How to complete this task: Given the records below, pull every line with the word "group" into the answer.
[[ Data records open ]]
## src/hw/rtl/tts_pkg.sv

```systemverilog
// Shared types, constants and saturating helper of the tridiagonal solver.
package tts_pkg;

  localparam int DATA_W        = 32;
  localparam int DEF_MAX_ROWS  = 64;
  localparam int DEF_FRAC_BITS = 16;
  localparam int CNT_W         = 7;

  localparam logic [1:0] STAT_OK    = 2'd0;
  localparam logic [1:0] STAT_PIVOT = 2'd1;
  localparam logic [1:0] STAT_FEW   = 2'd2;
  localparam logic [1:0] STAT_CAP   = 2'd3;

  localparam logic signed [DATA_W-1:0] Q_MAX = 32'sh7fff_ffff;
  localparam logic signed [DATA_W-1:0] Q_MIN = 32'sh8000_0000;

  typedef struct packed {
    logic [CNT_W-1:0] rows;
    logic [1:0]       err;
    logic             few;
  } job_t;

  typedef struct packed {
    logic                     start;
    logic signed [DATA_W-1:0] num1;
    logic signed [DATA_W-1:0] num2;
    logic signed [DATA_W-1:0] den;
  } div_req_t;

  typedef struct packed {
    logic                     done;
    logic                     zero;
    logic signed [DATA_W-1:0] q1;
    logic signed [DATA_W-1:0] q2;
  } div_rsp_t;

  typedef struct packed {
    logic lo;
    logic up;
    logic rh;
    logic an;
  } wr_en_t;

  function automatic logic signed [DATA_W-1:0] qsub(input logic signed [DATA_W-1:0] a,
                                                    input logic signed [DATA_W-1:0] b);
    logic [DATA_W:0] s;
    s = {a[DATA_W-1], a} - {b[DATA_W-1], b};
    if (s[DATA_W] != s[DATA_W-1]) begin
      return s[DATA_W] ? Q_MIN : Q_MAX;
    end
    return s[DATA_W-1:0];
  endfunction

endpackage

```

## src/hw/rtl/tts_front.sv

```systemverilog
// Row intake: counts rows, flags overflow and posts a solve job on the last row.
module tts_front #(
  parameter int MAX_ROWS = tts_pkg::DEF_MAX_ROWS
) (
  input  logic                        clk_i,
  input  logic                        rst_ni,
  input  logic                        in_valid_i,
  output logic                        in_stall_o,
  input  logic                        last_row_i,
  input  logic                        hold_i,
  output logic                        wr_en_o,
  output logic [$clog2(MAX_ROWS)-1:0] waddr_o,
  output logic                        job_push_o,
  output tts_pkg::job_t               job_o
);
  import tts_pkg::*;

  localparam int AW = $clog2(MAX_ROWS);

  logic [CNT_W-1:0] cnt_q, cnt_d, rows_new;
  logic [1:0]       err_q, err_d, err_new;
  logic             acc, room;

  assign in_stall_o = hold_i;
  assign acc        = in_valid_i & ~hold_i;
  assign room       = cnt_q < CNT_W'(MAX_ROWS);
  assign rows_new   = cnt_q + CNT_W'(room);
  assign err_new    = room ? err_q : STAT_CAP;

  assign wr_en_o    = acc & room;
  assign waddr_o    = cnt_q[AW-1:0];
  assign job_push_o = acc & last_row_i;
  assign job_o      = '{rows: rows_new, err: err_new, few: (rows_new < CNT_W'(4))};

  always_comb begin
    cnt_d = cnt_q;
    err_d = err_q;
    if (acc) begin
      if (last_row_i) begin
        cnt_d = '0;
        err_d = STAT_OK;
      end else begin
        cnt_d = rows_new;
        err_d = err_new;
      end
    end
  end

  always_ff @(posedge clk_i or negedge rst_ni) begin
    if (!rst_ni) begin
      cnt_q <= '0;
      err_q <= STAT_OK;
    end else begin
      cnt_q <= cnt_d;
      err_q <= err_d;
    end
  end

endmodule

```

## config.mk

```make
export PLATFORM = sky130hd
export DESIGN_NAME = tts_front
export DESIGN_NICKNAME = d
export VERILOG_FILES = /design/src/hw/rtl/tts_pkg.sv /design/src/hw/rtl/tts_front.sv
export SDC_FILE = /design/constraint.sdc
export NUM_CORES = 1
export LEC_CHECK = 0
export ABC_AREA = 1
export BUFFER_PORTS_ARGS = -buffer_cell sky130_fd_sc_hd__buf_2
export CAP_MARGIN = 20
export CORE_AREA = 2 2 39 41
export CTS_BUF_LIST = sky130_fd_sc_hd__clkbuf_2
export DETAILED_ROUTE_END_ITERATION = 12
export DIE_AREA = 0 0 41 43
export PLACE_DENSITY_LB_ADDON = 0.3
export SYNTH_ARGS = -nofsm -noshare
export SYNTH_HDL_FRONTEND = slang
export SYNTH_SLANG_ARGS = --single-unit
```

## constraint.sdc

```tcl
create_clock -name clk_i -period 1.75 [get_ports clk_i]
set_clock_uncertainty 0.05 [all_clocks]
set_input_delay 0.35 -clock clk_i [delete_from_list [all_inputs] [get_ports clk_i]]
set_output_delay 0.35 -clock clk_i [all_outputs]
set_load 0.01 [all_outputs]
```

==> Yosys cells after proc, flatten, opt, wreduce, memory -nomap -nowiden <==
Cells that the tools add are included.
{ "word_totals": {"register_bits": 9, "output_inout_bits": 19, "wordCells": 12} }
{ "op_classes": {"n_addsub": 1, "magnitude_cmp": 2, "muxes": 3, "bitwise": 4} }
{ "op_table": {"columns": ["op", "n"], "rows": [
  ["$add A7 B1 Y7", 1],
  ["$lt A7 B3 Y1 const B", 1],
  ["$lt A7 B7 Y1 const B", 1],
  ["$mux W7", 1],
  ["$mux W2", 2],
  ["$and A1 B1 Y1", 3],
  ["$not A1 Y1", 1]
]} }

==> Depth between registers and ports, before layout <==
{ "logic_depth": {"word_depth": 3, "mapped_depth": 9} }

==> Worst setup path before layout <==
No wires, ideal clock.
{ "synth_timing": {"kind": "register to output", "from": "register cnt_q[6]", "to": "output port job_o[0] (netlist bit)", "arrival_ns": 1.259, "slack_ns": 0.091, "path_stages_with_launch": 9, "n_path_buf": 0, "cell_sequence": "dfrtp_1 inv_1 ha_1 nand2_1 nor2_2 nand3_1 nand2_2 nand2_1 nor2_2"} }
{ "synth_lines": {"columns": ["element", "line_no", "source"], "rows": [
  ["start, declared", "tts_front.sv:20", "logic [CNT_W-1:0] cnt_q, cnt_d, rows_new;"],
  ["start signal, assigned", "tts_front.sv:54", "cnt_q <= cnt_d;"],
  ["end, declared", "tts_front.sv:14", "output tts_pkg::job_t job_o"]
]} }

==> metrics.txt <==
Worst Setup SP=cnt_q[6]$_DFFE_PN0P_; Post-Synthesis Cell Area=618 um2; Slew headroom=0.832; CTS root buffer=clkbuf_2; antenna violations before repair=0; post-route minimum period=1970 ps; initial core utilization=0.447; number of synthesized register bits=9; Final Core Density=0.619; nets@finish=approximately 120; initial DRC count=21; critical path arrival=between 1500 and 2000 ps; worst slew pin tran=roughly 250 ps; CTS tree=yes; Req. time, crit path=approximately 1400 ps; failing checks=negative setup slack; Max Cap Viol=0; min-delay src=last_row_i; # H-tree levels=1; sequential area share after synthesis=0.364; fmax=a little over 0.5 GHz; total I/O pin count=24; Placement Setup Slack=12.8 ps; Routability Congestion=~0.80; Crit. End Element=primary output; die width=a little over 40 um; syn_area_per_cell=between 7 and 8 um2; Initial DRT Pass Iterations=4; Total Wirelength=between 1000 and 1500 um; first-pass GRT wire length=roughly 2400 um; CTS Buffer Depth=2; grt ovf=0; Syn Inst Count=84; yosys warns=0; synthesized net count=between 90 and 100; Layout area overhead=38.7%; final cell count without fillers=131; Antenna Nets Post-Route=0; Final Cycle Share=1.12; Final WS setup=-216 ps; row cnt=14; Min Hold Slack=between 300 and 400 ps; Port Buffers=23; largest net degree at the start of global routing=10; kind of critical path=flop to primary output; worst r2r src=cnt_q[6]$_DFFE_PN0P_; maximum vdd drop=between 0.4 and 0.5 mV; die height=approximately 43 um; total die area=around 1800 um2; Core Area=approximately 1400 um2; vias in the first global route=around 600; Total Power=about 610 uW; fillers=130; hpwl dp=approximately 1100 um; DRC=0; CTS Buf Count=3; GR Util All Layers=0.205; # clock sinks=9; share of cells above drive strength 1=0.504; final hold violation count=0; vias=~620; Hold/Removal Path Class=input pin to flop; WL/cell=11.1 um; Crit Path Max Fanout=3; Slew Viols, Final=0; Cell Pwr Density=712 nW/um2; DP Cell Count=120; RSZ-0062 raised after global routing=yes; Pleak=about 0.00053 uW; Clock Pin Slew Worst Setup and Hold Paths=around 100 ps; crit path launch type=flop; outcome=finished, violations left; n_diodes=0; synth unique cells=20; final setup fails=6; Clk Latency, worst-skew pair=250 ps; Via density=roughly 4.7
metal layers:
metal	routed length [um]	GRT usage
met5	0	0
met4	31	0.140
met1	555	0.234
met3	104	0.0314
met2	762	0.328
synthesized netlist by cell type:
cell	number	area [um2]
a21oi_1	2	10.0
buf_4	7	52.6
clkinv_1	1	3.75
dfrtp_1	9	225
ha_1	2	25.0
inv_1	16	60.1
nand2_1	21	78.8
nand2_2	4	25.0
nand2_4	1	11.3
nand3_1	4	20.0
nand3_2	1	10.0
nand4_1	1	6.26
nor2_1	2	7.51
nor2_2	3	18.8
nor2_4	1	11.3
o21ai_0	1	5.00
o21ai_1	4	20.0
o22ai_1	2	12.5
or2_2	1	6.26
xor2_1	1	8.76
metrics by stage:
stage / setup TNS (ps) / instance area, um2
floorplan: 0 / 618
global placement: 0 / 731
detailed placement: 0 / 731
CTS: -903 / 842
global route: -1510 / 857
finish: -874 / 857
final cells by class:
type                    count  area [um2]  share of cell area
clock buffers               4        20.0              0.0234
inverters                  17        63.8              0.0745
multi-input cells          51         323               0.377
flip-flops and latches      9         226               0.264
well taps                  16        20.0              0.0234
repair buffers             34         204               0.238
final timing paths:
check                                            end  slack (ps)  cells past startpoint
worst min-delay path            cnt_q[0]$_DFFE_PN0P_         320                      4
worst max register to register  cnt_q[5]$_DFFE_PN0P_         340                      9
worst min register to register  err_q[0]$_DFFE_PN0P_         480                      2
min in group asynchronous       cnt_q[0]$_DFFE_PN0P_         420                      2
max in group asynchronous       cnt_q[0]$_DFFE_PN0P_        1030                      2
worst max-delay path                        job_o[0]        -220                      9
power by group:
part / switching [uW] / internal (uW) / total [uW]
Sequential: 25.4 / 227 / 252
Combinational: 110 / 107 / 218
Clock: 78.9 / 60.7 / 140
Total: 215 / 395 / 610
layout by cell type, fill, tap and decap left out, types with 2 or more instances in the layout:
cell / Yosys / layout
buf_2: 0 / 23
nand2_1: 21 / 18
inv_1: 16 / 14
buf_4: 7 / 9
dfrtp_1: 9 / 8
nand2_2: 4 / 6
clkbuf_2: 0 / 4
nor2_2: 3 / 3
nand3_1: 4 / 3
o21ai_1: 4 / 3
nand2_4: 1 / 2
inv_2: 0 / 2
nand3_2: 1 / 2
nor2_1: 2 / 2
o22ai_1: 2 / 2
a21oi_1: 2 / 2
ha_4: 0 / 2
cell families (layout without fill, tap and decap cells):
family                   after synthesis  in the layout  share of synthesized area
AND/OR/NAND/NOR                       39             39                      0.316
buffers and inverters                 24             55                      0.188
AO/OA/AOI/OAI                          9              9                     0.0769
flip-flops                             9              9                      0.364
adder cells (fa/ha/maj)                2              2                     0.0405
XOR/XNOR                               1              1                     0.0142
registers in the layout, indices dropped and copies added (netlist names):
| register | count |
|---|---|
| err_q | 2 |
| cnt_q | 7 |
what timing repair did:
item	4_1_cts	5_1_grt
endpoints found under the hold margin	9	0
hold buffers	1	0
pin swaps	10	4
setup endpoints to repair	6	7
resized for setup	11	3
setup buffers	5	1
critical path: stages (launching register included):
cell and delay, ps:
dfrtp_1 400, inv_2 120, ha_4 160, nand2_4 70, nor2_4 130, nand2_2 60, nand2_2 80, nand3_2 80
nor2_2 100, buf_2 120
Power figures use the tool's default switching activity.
[[ Data records closed ]]
Response to the exercise:
min in group asynchronous       cnt_q[0]$_DFFE_PN0P_         420                      2
max in group asynchronous       cnt_q[0]$_DFFE_PN0P_        1030                      2
power by group:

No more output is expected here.